22The percentage of positive decisions (i.e. in favour of the parole application) at the beginning of each session was estimated to be approximately 65%. With each subsequent decline, it gradually dropped to nearly 0%, but after the break it returned to around 65%. No legally relevant factors were found that would justify this amendment from a judicial point of view. See footnote 14 above (Danzinger et al. [2011] 6889). The second example consists of two experimental analyses of judicial decisions. The first was conducted by Danzinger, Levav, and Avnaim-Pesso, who reviewed more than a thousand court decisions on parole applications in Israel.21 The results showed the increasing tendency to decide „in favor of the status quo” (i.e., reject the parole application) with each subsequent decision. However, this trend came to an abrupt end after meal breaks during court hearings.22 Research has supported the thesis that legally irrelevant factors such as rest and food can decisively influence the judge`s decision. The second study was conducted by Englich, Mussweiler and Strack and focused on the phenomenon of anchoring.2324 The participants in their experiment, all experienced German judges, were invited, among other things, to make a criminal decision in an artificial criminal case that had been submitted.
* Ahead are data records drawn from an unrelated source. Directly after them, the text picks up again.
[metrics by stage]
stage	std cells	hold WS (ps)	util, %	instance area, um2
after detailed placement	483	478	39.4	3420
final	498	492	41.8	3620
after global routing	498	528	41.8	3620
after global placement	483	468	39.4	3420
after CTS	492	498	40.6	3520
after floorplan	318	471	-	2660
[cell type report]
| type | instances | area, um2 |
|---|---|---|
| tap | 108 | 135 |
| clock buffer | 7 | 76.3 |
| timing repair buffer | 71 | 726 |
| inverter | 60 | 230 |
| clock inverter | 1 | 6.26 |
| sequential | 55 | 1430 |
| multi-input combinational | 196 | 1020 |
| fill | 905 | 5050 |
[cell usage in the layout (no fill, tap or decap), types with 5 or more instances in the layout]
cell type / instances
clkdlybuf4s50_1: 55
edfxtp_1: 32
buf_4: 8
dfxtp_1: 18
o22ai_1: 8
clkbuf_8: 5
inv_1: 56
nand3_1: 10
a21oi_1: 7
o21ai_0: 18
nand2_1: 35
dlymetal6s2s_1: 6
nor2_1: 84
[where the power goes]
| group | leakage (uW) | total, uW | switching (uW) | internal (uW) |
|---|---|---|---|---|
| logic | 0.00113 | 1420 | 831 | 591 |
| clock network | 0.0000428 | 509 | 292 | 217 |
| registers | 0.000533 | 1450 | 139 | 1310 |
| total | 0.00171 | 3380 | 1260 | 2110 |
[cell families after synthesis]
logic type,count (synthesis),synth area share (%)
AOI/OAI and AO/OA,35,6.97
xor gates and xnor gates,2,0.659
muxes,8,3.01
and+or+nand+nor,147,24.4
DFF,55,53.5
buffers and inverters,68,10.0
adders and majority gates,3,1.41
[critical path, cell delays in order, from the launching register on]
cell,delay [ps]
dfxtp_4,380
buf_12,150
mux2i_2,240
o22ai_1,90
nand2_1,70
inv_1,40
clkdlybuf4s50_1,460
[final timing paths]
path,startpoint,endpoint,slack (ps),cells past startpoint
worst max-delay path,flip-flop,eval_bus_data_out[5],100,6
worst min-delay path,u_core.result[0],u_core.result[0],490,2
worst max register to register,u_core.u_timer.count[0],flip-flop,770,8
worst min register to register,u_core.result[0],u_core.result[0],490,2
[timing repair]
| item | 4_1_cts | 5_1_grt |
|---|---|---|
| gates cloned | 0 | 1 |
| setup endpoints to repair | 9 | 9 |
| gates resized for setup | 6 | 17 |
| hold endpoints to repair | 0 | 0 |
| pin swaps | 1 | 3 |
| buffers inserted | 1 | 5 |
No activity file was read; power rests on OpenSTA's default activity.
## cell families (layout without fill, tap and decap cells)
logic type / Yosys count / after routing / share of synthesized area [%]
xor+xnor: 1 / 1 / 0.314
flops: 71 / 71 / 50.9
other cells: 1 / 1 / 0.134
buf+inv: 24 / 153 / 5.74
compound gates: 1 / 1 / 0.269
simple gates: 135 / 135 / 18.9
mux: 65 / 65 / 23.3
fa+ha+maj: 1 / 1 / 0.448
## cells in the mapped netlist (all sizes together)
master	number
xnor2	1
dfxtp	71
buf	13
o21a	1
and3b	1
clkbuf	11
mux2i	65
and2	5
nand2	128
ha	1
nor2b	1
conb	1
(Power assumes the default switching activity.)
File: src/flat_wrapper.sv
// flat-port wrapper written by rule: the top's interface ports become plain ports
module fifo_read_arbiter_flat 
#(
    parameter int NREQ   = 4,
    parameter int IDW    = 2,
    parameter int BURST  = 4,
    parameter int DWIDTH = 8
)
  (clk_out, rst, bus_req, bus_empty, bus_rden, bus_rddata, bus_sync_flush, bus_remove, bus_gnt, bus_dout, bus_dout_valid, bus_dout_id, bus_busy);
  fifo_read_arbiter_if #(.NREQ(NREQ), .IDW(IDW), .DWIDTH(DWIDTH)) bus_i ();
  input  logic clk_out;
  input  logic rst;
  input wire logic [$bits(bus_i.req)-1:0] bus_req;
  input wire logic [$bits(bus_i.empty)-1:0] bus_empty;
  input wire logic [$bits(bus_i.rden)-1:0] bus_rden;
  input wire logic [$bits(bus_i.rddata)-1:0] bus_rddata;
  input wire logic [$bits(bus_i.sync_flush)-1:0] bus_sync_flush;
  output wire logic [$bits(bus_i.remove)-1:0] bus_remove;
  output wire logic [$bits(bus_i.gnt)-1:0] bus_gnt;
  output wire logic [$bits(bus_i.dout)-1:0] bus_dout;
  output wire logic [$bits(bus_i.dout_valid)-1:0] bus_dout_valid;
  output wire logic [$bits(bus_i.dout_id)-1:0] bus_dout_id;
  output wire logic [$bits(bus_i.busy)-1:0] bus_busy;
  assign bus_i.req = bus_req;
  assign bus_i.empty = bus_empty;
  assign bus_i.rden = bus_rden;
  assign bus_i.rddata = bus_rddata;
  assign bus_i.sync_flush = bus_sync_flush;
  assign bus_remove = bus_i.remove;
  assign bus_gnt = bus_i.gnt;
  assign bus_dout = bus_i.dout;
  assign bus_dout_valid = bus_i.dout_valid;
  assign bus_dout_id = bus_i.dout_id;
  assign bus_busy = bus_i.busy;
  fifo_read_arbiter #(.NREQ(NREQ), .IDW(IDW), .BURST(BURST), .DWIDTH(DWIDTH)) u_core (.clk_out(clk_out), .rst(rst), .bus(bus_i));
endmodule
Before rendering their verdict, however, they had to roll a pair of dice designed to always show the same numbers. The judges were unaware that the dice were loaded, believing that the numbers had been determined at random. However, the results showed that their decisions were influenced by the numbers they saw, although they were convinced that rolling the dice had no effect on their decisions. It is important to note that the authors of both experiments shared the common view that factors such as mental state, which favours a certain tendency to the sense of judgment, or the influence of psychological anchoring should not influence legal decisions.25 24In this case, the anchoring effect was generated by numbers that acted as anchoring values (see T. Mussweiler & F. Strack, „Comparing is believing: A selective accessibility model of judgemental anchoring”, (1999) European review of social psychology, 10(1) 135-167). In particular, numerical cases of the anchoring phenomenon have also been proven in case of damage – see, for example, G. Pogarsky & L.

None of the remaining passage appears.